The consequences for the natural environment are obvious to some extent. The forest belts extended northward, so mixed deciduous forest was dominant over much of Europe, save from mid- Scandinavia northward, where conifers and birch predominated, and in mountainous areas. Here there were always more conifers, though not to the extent familiar in the Alps, for example, where there was more beech (Fagus spp.). The steppes of the east retreated in favor of woodland cover. Within the forests, too, species that were adapted to greater warmth flourished. The lime (Tilia spp.) is a good example, along with ivy (Hedera sp.), holly (Ilex), and mistletoe (Viscum). The European pond tortoise (Emys orbicularis), confined to the Mediterranean in the twenty-first century, was found in Denmark and southern Sweden. The presence of insect and molluscan faunas also reflected the warmth, but of greater importance for human communities were the large mammals, such as the red and roe deer, wild ox, wild pig, and beaver. As the optimal period peaked, agriculture became important, and it is clearly critical that such cereals as wheat and barley were able to ripen even in the British Isles and southern Scandinavia.
Another feature of the optimal period was its water relations. In the early part the climate over most of Europe was drier than in the twenty-first century, but as time passed there was a move to wetter conditions, especially in the west. In part this change reflected the increasing influence of the sea as its levels rose. A leading consequence of this continued eustasy was the formation of the Dover Strait and then the submergence of the low-lying terrain between England and the Low Countries to form the North Sea. By c. 7400 B.C. the British Isles were insulated from the rest of Europe, and it took the completion of the Channel Tunnel in the 1990s to make it possible again to walk from Dover, England, to Calais, France. In cultural terms this separation took place in the Mesolithic. The adoption of agriculture in the British Isles necessarily was preceded by a sea passage of some kind of mix of ideas, people, seeds, and young cattle.

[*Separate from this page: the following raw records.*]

### src/rtl/resource_arbiter.sv
// Round-robin arbiter that shares one single-issue resource among NUM_REQ requesters.
// Each transaction runs IDLE -> ISSUE -> WAIT -> DONE, with a timeout and a global flush.
module resource_arbiter #(
    parameter int NUM_REQ = 4,
    parameter int DATA_W  = 32,
    parameter int TIMEOUT = 16
) (
    input  logic                             clk,
    input  logic                             reset,
    input  logic                             flush,
    input  logic [NUM_REQ-1:0]               req,
    input  logic [NUM_REQ-1:0][DATA_W-1:0]   req_data,
    output logic [NUM_REQ-1:0]               grant,
    output logic [NUM_REQ-1:0]               rsp_valid,
    output logic                             rsp_err,
    output logic [DATA_W-1:0]                rsp_data,
    output logic [DATA_W-1:0]                res_in,
    output logic                             res_in_valid,
    input  logic [DATA_W-1:0]                res_out,
    input  logic                             res_out_valid
);
    localparam int PW = (NUM_REQ > 1) ? $clog2(NUM_REQ) : 1;
    localparam int CW = $clog2(TIMEOUT + 1);

    typedef enum logic [1:0] {S_IDLE, S_ISSUE, S_WAIT, S_DONE} state_t;

    state_t               state_q, state_d;
    logic [PW-1:0]        ptr_q, ptr_d;
    logic [PW-1:0]        gidx_q, gidx_d;
    logic [CW-1:0]        cnt_q, cnt_d;
    logic [NUM_REQ-1:0]   grant_q, grant_d;
    logic [NUM_REQ-1:0]   rsp_valid_q, rsp_valid_d;
    logic                 rsp_err_q, rsp_err_d;
    logic [DATA_W-1:0]    rsp_data_q, rsp_data_d;
    logic [DATA_W-1:0]    res_in_q, res_in_d;
    logic                 res_in_valid_q, res_in_valid_d;

    logic                 found;
    logic [PW-1:0]        pick_idx;
    logic [PW-1:0]        cand;
    logic [PW-1:0]        next_ptr;
    int                   idx_c;

    // Scan from the pointer upward with wraparound; the first hit wins.
    always_comb begin
        found    = 1'b0;
        pick_idx = ptr_q;
        cand     = '0;
        idx_c    = 0;
        for (int i = 0; i < NUM_REQ; i++) begin
            idx_c = int'(ptr_q) + i;
            if (idx_c >= NUM_REQ) idx_c = idx_c - NUM_REQ;
            cand = PW'(idx_c);
            if (!found && req[cand]) begin
                found    = 1'b1;
                pick_idx = cand;
            end
        end
    end

    assign next_ptr = (gidx_q == PW'(NUM_REQ - 1)) ? '0 : gidx_q + 1'b1;

    always_comb begin
        state_d        = state_q;
        ptr_d          = ptr_q;
        gidx_d         = gidx_q;
        cnt_d          = cnt_q;
        grant_d        = grant_q;
        rsp_valid_d    = '0;
        rsp_err_d      = 1'b0;
        rsp_data_d     = rsp_data_q;
        res_in_d       = res_in_q;
        res_in_valid_d = 1'b0;

        case (state_q)
            S_IDLE: begin
                if (!flush && found) begin
                    gidx_d           = pick_idx;
                    grant_d          = '0;
                    grant_d[pick_idx] = 1'b1;
                    res_in_d         = req_data[pick_idx];
                    res_in_valid_d   = 1'b1;
                    state_d          = S_ISSUE;
                end
            end
            S_ISSUE: begin
                cnt_d   = '0;
                state_d = S_WAIT;
            end
            S_WAIT: begin
                if (res_out_valid) begin
                    rsp_data_d  = res_out;
                    rsp_valid_d = grant_q;
                    state_d     = S_DONE;
                end else if (cnt_q == CW'(TIMEOUT - 1)) begin
                    rsp_data_d  = '0;
                    rsp_err_d   = 1'b1;
                    rsp_valid_d = grant_q;
                    state_d     = S_DONE;
                end else begin
                    cnt_d = cnt_q + 1'b1;
                end
            end
            S_DONE: begin
                grant_d = '0;
                ptr_d   = next_ptr;
                state_d = S_IDLE;
            end
            default: state_d = S_IDLE;
        endcase

        // Abort overrides everything; the aborted requester loses its turn.
        if (flush && state_q != S_IDLE) begin
            state_d        = S_IDLE;
            grant_d        = '0;
            rsp_valid_d    = '0;
            rsp_err_d      = 1'b0;
            rsp_data_d     = rsp_data_q;
            res_in_valid_d = 1'b0;
            ptr_d          = next_ptr;
        end
    end

    always_ff @(posedge clk or negedge reset) begin
        if (!reset) begin
            state_q        <= S_IDLE;
            ptr_q          <= '0;
            gidx_q         <= '0;
            cnt_q          <= '0;
            grant_q        <= '0;
            rsp_valid_q    <= '0;
            rsp_err_q      <= 1'b0;
            rsp_data_q     <= '0;
            res_in_q       <= '0;
            res_in_valid_q <= 1'b0;
        end else begin
            state_q        <= state_d;
            ptr_q          <= ptr_d;
            gidx_q         <= gidx_d;
            cnt_q          <= cnt_d;
            grant_q        <= grant_d;
            rsp_valid_q    <= rsp_valid_d;
            rsp_err_q      <= rsp_err_d;
            rsp_data_q     <= rsp_data_d;
            res_in_q       <= res_in_d;
            res_in_valid_q <= res_in_valid_d;
        end
    end

    assign grant        = grant_q;
    assign rsp_valid    = rsp_valid_q;
    assign rsp_err      = rsp_err_q;
    assign rsp_data     = rsp_data_q;
    assign res_in       = res_in_q;
    assign res_in_valid = res_in_valid_q;

endmodule

### config.mk
export PLATFORM = sky130hd
export DESIGN_NAME = resource_arbiter
export DESIGN_NICKNAME = d
export VERILOG_FILES = /design/src/rtl/resource_arbiter.sv
export SDC_FILE = /design/constraint.sdc
export NUM_CORES = 1
export LEC_CHECK = 0
export CAP_MARGIN = 0
export CORE_AREA = 2 2 96 98
export CTS_CLUSTER_SIZE = 10
export DETAILED_ROUTE_END_ITERATION = 16
export DIE_AREA = 0 0 98 100
export DONT_BUFFER_PORTS = 1
export HOLD_SLACK_MARGIN = 0.02
export PLACE_DENSITY_LB_ADDON = 0.05
export SYNTH_ARGS = -nofsm -noshare
export SYNTH_HDL_FRONTEND = slang
export SYNTH_SLANG_ARGS = --single-unit
### constraint.sdc
create_clock -name clk -period 2.86 [get_ports clk]
set_input_delay 0.429 -clock clk [delete_from_list [all_inputs] [get_ports clk]]
set_output_delay 0.429 -clock clk [all_outputs]
set_load 0.005 [all_outputs]
## After elaboration in Yosys (flattened, before gate mapping)

Index checks and enable logic that the tools add are counted.
Widths: inputs -> output; s select.

| storage, ports and cells | value |
|---|---|
| output and inout bits | 74 |
| word-level logic and storage cells | 111 |
| input bits | 168 |
| flip-flop bits (word level) | 85 |

| cells by class | value |
|---|---|
| reduce and logical (&&, ||, !) cells | 21 |
| add/sub/neg operators | 9 |
| order comparisons | 10 |
| eq/ne operators | 9 |
| muxes and demuxes | 51 |
| bitwise logic cells | 1 |

Operators by type and width:

| cell | number |
|---|---|
| $mux 32 | 3 |
| $bmux 32 s2 | 1 |
| $mux 2 | 15 |
| $mux 4 | 6 |
| $mux 1 | 16 |
| $lt 2x3->1 const B | 5 |
| $mux 5 | 2 |
| $pmux 5 s2 | 1 |
| $ge 3x3->1 const B | 3 |
| $bmux 1 s2 | 4 |
| $pmux 2 s4 | 1 |
| $pmux 4 s2 | 1 |
| $reduce_bool 2->1 | 4 |
| $sub 2x1->2 const B | 4 |
| $add 2x2->3 const B | 2 |
| $eq 2x2->1 const B | 3 |
| $logic_and 1x1->1 | 6 |
| $reduce_and 2->1 | 3 |
| $reduce_and 3->1 | 2 |
| $add 5x1->5 const B | 1 |
| $eq 5x4->1 const B | 1 |
| $logic_not 1->1 | 4 |
| $ne 2x2->1 const B | 2 |
| $ne 4x4->1 const B | 1 |
| other kinds (10) | 10 |

## Longest topological paths before layout

Gate-level depths: netlist of the first run.

| logic depth | value |
|---|---|
| word-level depth | 21 |
| depth in mapped cells | 9 |
| mapped depth without buffers | 7 |

## Least setup slack after synthesis of the first run

No wires, ideal clock.

| timing path | value |
|---|---|
| path kind | register -> register |
| start point | register cnt_q[0] |
| end point | register rsp_data_q[0] (netlist: rsp_data[0]) |
| path buffers | 1 |
| data required time | 2.794 ns |
| library setup time | 0.066 ns |
| clock period less this slack | 1.893 ns |
| setup slack | 0.967 ns |
| arrival | 1.827 ns |
| stages on the path, launching flop included | 8 |
| path through | dfrtp_1 > ha_1 > and3_1 > ha_1 > nor2_1 > nand3b_1 > clkbuf_1 > a22o_1 |

| on the way | value |
|---|---|
| word-level cells in the longest chain between the ends | 3 |

RTL lines:

| element | RTL line | text |
|---|---|---|
| start: declaration | 30 | `logic [CW-1:0] cnt_q, cnt_d;` |
| start signal: assignment | 140 | `cnt_q <= cnt_d;` |
| $eq 5x4->1 | 95 | `end else if (cnt_q == CW'(TIMEOUT - 1)) begin` |
| $reduce_bool 2->1 (no source line) | - |  |
| $reduce_and 3->1 (no source line) | - |  |
| end signal: assignment | 144 | `rsp_data_q <= rsp_data_d;` |
| end: declaration | 34 | `logic [DATA_W-1:0] rsp_data_q, rsp_data_d;` |

Every way passes these cells.
A chain may end at the register's enable or synchronous reset.

## Worst setup path after layout of the first run

| timing path | value |
|---|---|
| start point | register ptr_q[1] |
| end point | register res_in_q[16] (netlist: res_in[16]) |

| on the way | value |
|---|---|
| word-level cells in the longest chain between the ends | 16 |
| elaborated cells between the ends (all ways) | 41 |
| classes of those cells | add/sub: 7; order compare: 4; mux: 22; reduce/logical: 8 |

RTL lines:

| element | RTL line | text |
|---|---|---|
| start: declaration | 28 | `logic [PW-1:0] ptr_q, ptr_d;` |
| start signal: assignment | 138 | `ptr_q <= ptr_d;` |
| branches (longest 16 deep; another with $add 2x1->3) | - |  |
| end signal: assignment | 145 | `res_in_q <= res_in_d;` |
| end: declaration | 35 | `logic [DATA_W-1:0] res_in_q, res_in_d;` |

Several ways; the timed one is not identified. The select of a mux whose other input is x is not followed.

==> qor.txt, run 1 <==
port buffer count: 0
clk buf depth: 2
Yosys top cell by area: dfrtp_1
Mapped Cells: 486
r2r setup slk: 0.54 ns
Setup crit start kind: flop
Clock Sinks: 85
Synth cell types: 52
top cells by area, synth: dfrtp_1, a22o_1, a221oi_1, and4_1, o31a_1
total congestion overflow: 0
final wirelength: 13000 um
n_diodes: 0
final slew viol count: 0
yosys warns: 0
average wire per standard cell: 22.5 um
Yosys reg bits: 85
TritonCTS clock tree: done
CP Capture Type: flop
Initial DRC Count: 216
io pins: 242
initial antenna violation count: 0
Leakage: 2.04 nW
P&R area growth vs syn: 5.29%
Final ANT Viol Nets: 0
CP required: 3.13 ns
Pre-Repair DR Iteration Count: 5
reg2reg end: res_in[16]
M2 GR Usage: 44.7%
r2r startpoint: ptr_q[1]
total CTS buffers: 9
dpl hpwl: 9120 um
vias in the first global route: 3637
min-delay src: res_out[26]
sequential power share: 44.6%
DIE HEIGHT: 100 um
Mapped Area: 4710 um2
final hold slack: 0.198 ns
pin count of the biggest net entering global routing: 86
EDFF count, synth: 0
worst slack, placed: 0.594 ns
die width: 98 um
RSZ-0062 raised after global routing: no
critical path class: flop to flop
CP delay by family, top: compound AO/OA/AOI/OAI gates
power per cell area: 997 nW/um2
reg2reg path depth: 5
RD Place Congestion: 0.869
initial core utilization: 52.9%
worst hold stages: 1
share of cells above drive strength 1: 8.58%
Synth top area share: 45.2%
Final period util: 81.1%
Sw Share: 40.6%
gr usage total: 25.3%
# Max-Cap Violations: 0
first-pass GRT wire length: 19700 um
P_sw: 2.00 mW
post-layout min period: 2.32 ns
total number of vias: 3850
met3 Track Usage GR: 7.31%
TNS Setup: 0 ns
clock-pin slew on the worst setup and hold paths: 0.09 ns
CP peak stage delay: 0.89 ns
power share of the clock group: 17.6%
GR peak layer: met2
worst-skew pair later-pin latency: 0.36 ns
Post-synth ARST share: 100%
sequential area share after synthesis: 45.2%
global-route met1 utilization: 30.2%
worst path buffer plus inverter count: 1
placed instance area: 4720 um2
CP max-delay cell: o41ai_4
H-tree depth: 3
status: finished, final reports clean
Worst Skew: 0.0165 ns
Worst-Margin Slew: 1.10 ns
crit path DAT: 2.59 ns
setup ws final: 0.541 ns
# DRC: 0
Hold Crit Endpoint: rsp_data[26]
peak supply drop: 378 uV
worst hold path class: input port to flop
syn nets: 661
Final nets: 636
combinational share of power: 37.8%
max_slew headroom: 26.9%
predominant post-synthesis flop cell: dfrtp_1
via/cell ratio: 6.67
syn avg cell area: 9.69 um2
Placeable Area: 8890 um2
final instance area: 4960 um2
Total Die Area: 9800 um2
worst-path maximum fanout: 17
Final Hold Fails: 0
CTS root buffer: clkbuf_8
final setup vio count: 0
FMAX: 0.431 GHz
Pint: 2.94 mW
Site Rows: 35
crit-path cells: nor3_1 -> o41ai_4 -> buf_4 -> o21ai_0 -> a21oi_1
==> flip-flops by register name, summed over array words and instances, names as in the netlist <==
name / flops
res_in_valid: 1
state_q: 2
rsp_err: 1
gidx_q: 2
res_in: 32
rsp_valid: 4
cnt_q: 5
grant: 4
ptr_q: 2
rsp_data: 32
==> power by group through the flow <==
| stage | clock network, mW | registers, mW | logic, mW |
|---|---|---|---|
| 6_report | 0.870 | 2.20 | 1.87 |
| 5_1_grt | 0.945 | 2.26 | 2.10 |
| 4_1_cts | 0.896 | 2.20 | 1.87 |
| 3_5_place_dp | 0 | 2.22 | 1.83 |
| 3_3_place_gp | 0 | 2.22 | 1.78 |
| 2_1_floorplan | 0 | 2.05 | 1.57 |
==> cells by family (layout without fill, tap and decap cells) <==
family	after synthesis	after routing	synth area share, %
adders and majority gates	7	7	1.86
xor gates and xnor gates	1	1	0.186
and+or+nand+nor	123	123	14.8
buffers and inverters	67	47	6.27
DFF	85	85	45.2
AOI/OAI and AO/OA	203	203	31.7
==> synth_stat cells (all sizes together) (3+ instances only) <==
master  number
nor2b       12
o31a        23
nand4        9
buf         26
and3         3
o32a         9
and4        23
clkbuf      23
o21ai       44
o31ai       12
a22o        33
a21boi       9
ha           7
nand2       20
nand3        6
dfrtp       85
inv         18
a221oi      23
nand2b       5
a21oi       34
nor2        36
==> worst max path at each step <==
stage / start / end / slack (ns) / cells after the start
after floorplan: cnt_q[0] / rsp_data[0] / 0.97 / 7
after global placement: ptr_q[1] / res_in[15] / 0.67 / 6
after detailed placement: ptr_q[1] / res_in[16] / 0.59 / 6
after CTS: state_q[0] / rsp_data[16] / 0.58 / 5
after global routing: ptr_q[1] / res_in[11] / 0.38 / 5
final: ptr_q[1] / res_in[16] / 0.54 / 5
==> timing repair <==
item | in CTS | in global routing
endpoints found under the hold margin | 85 | 0
setup endpoints to repair | 0 | 0
buffers inserted | 0 | 0
hold buffers | 2 | 0
resized for setup | 0 | 0
==> layer usage <==
layer  vias to the layer above  wire, um
met4                         0       207
met3                        16      1160
li1                       1801         -
met2                       181      6590
met1                      1852      5050
met5                         -         0
==> layout by cell type, fill, tap and decap left out, types with 10 or more instances in the layout <==
master	count
dfrtp_1	85
nor2_1	36
a21oi_1	34
a22o_1	33
o21ai_0	27
a221oi_1	23
and4_1	23
o31a_1	23
nand2_1	19
inv_1	17
o21ai_1	16
o31ai_1	11
buf_4	11
nor2b_1	10
==> stage by stage <==
| stage | power, mW | cells | util, % |
|---|---|---|---|
| finish | 4.94 | 577 | 55.7 |
| global route | 5.31 | 577 | 55.7 |
| CTS | 4.97 | 577 | 55.7 |
| detailed placement | 4.06 | 559 | 53.1 |
| global placement | 4.01 | 559 | 53.1 |
| floorplan | 3.61 | 486 | - |
==> final cells by class <==
cell class	count	area (um2)
fill	781	3930
multi-input combinational	334	2310
sequential	85	2130
tap	111	139
clock buffer	9	124
timing repair buffer	13	120
clock inverter	7	72.6
inverter	18	67.6
(Power assumes the default switching activity.)
==> run 2, diff against run 1 <==
==> constraint.sdc (replaced) <==
create_clock -name clk -period 2.1 [get_ports clk]
set_input_delay 0.315 -clock clk [delete_from_list [all_inputs] [get_ports clk]]
set_output_delay 0.315 -clock clk [all_outputs]
set_load 0.005 [all_outputs]
==> qor.txt, run 2 (same netlist as run 1, synthesis figures left out) <==
status: finished with violations (was finished, final reports clean)
failing checks: hold timing
worst hold path class: input port to async pin (was input port to flop)
# Max-Cap Violations: 0 (unchanged)
FMAX: 0.507 GHz (was 0.431 GHz)
Finished Layout Cells: 582 (was 577)
P&R area growth vs syn: 7.74% (was 5.29%)
initial core utilization: 52.9% (unchanged)
die width: 98 um (unchanged)
final slew viol count: 0 (unchanged)
Final period util: 93.9% (was 81.1%)
Pre-Repair DR Iteration Count: 4 (was 5)
initial antenna violation count: 0 (unchanged)
total number of vias: 3909 (was 3850)
Clock Sinks: 85 (unchanged)
Site Rows: 35 (unchanged)
peak supply drop: 581 uV (was 378 uV)
port buffer count: 0 (unchanged)
met3 Track Usage GR: 7.10% (was 7.31%)
Worst Skew: 0.0154 ns (was 0.0165 ns)
clock-pin slew on the worst setup and hold paths: 0.09 ns (about the same)
Total Die Area: 9800 um2 (unchanged)
share of cells above drive strength 1: 10.4% (was 8.58%)
Overall Power: 6.97 mW (was 4.94 mW)
global-route met1 utilization: 33.1% (was 30.2%)
GR peak layer: met2 (unchanged)
average wire per standard cell: 23.4 um (was 22.5 um)
pin count of the biggest net entering global routing: 86 (unchanged)
vias in the first global route: 3851 (was 3637)
r2r startpoint: ptr_q[1] (unchanged)
gr usage total: 26.4% (was 25.3%)
Worst-Margin Slew: 0.750 ns (was 1.10 ns)
final setup vio count: 0 (unchanged)
CTS root buffer: clkbuf_8 (unchanged)
TNS Setup: 0 ns (unchanged)
power per cell area: 1380 nW/um2 (was 997 nW/um2)
worst path buffer plus inverter count: 1 (unchanged)
total congestion overflow: 0 (unchanged)
most common cell after layout, fill and taps aside: dfrtp_1 (unchanged)
clk buf depth: 2 (unchanged)
CP max-delay cell: o21ba_1 (was o41ai_4)
CP delay by family, top: compound AO/OA/AOI/OAI gates (unchanged)
M2 GR Usage: 44.4% (was 44.7%)
CP Capture Type: flop (unchanged)
io pins: 242 (unchanged)
dpl cells: 565 (was 559)
CP required: 2.38 ns (was 3.13 ns)
first-pass GRT wire length: 20700 um (was 19700 um)
Final Hold Fails: 85 (was 0)
CP peak stage delay: 0.56 ns (was 0.89 ns)
r2r setup slk: 0.13 ns (was 0.54 ns)
commonest non-fill, non-tap cells in the layout: dfrtp_1, nor2_1, a21oi_1 (unchanged)
via/cell ratio: 6.72 (was 6.67)
final hold slack: -0.354 ns (was 0.198 ns)
total CTS buffers: 9 (unchanged)
Post-CTS Setup Inserts: 0 (unchanged)
RD Place Congestion: 0.889 (was 0.869)
Final nets: 641 (was 636)
Register Area: 2130 um2 (unchanged)
worst-skew pair later-pin latency: 0.36 ns (about the same)
reg2reg end: res_in[16] (unchanged)
reg2reg path depth: 6 (was 5)
Fill cells: 784 (was 781)
max_slew headroom: 49.8% (was 26.9%)
dpl hpwl: 9380 um (was 9120 um)
Leakage: 2.08 nW (was 2.04 nW)
H-tree depth: 3 (unchanged)
critical path class: flop to flop (unchanged)
Placeable Area: 8890 um2 (unchanged)
n_diodes: 0 (unchanged)
final wirelength: 13600 um (was 13000 um)
Setup crit start kind: flop (unchanged)
multi-input logic area: 2350 um2 (was 2310 um2)
post-layout min period: 1.97 ns (was 2.32 ns)
TritonCTS clock tree: done (unchanged)
Final ANT Viol Nets: 0 (unchanged)
crit-path cells: nor2b_1 -> o21ba_1 -> buf_4 -> o31a_1 -> o21ai_0 -> a21oi_1 (was nor3_1 -> o41ai_4 -> buf_4 -> o21ai_0 -> a21oi_1)
crit path DAT: 2.25 ns (was 2.59 ns)
worst-path maximum fanout: 15 (was 17)
Initial DRC Count: 188 (was 216)
# DRC: 0 (unchanged)
DIE HEIGHT: 100 um (unchanged)
-- run 2: changes by cell type in the layout (fill, tap and decap cells not counted), sizes merged --
cell | previous run | this run
clkinv | 2 | 1
o31ai | 12 | 13
buf | 12 | 17
clkinvlp | 2 | 3
dlygate4sd3 | 1 | 0
-- run 2: metrics by stage --
step / setup slack (ns) / util, % / area (um2)
after floorplan: 0.207 / - / 4710
after global placement: 0.123 / 54.2 / 4820
after detailed placement: 0.104 / 54.2 / 4820
after CTS: 0.0829 / 56.5 / 5020
after global routing: -0.00740 / 57.0 / 5070
final: 0.127 / 57.0 / 5070
-- run 2: metal layers --
| metal | vias to the layer above | share of wire [%] |
|---|---|---|
| met3 | 18 | 7.9 |
| met2 | 179 | 50 |
| li1 | 1817 | - |
| met4 | 0 | 1.8 |
| met5 | - | 0 |
| met1 | 1895 | 40 |
-- run 2: cell type report --
type	count	share of cell area [%]
multi-input combinational	335	46.4
timing repair buffer	17	3.50
sequential	85	41.9
inverter	18	1.33
clock buffer	9	2.44
tap	111	2.74
clock inverter	7	1.60
-- run 2: report_power, final --
part / leakage [nW] / internal (mW) / switching [mW] / total [mW]
sequential: 1.04 / 2.34 / 0.612 / 2.95
clock: 0.0940 / 0.564 / 0.651 / 1.22
combinational: 0.949 / 1.23 / 1.57 / 2.80
total: 2.08 / 4.14 / 2.84 / 6.97
-- run 2: repair_timing --
action                                 CTS  global route
resized for setup                        0             6
setup endpoints to repair                0            32
endpoints found under the hold margin   85            85
-- run 2: worst max path at each step --
stage	start	end	slack [ns]	cells after the start
CTS	ptr_q[1]	res_in[9]	0.08	5
finish	ptr_q[1]	res_in[16]	0.13	6
global route	ptr_q[1]	res_in[22]	-0.007	6
floorplan	cnt_q[0]	rsp_data[0]	0.21	7
global placement	ptr_q[1]	res_in[3]	0.12	5
detailed placement	ptr_q[1]	res_in[9]	0.10	5
-- run 2: worst register-to-register path: stages, from the launching register on --
cell and delay (ns):
dfrtp_1 0.43, nor2b_1 0.27, o21ba_1 0.56, buf_4 0.30
o31a_1 0.14, o21ai_0 0.07, a21oi_1 0.14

Wetter conditions are reflected to some extent in higher lake levels and thus the renewal of lake fringe successions, but they are most apparent in upland areas and the western fringe of Europe. Two processes are notable. The first is the leaching of minerals down the profiles of many types of soils, particularly from those on such acid substrates as sandstone and gritstone. The redeposition of minerals, such as iron and manganese, in solid horizons (“pans”) made the soils prone to becoming waterlogged, and hence their floras moved away from large tree species toward wet- and acid-tolerant species, such as birch, and to dwarf shrubs of the Ericaceae family. On some uplands in Scandinavia and the British Isles great blankets of peat formed on low slopes where the rainfall exceeded about 700 millimeters per year. It is possible that there was some human involvement in the inception of these miry spreads, whose surface often was one of the bog mosses of the genus Sphagnum.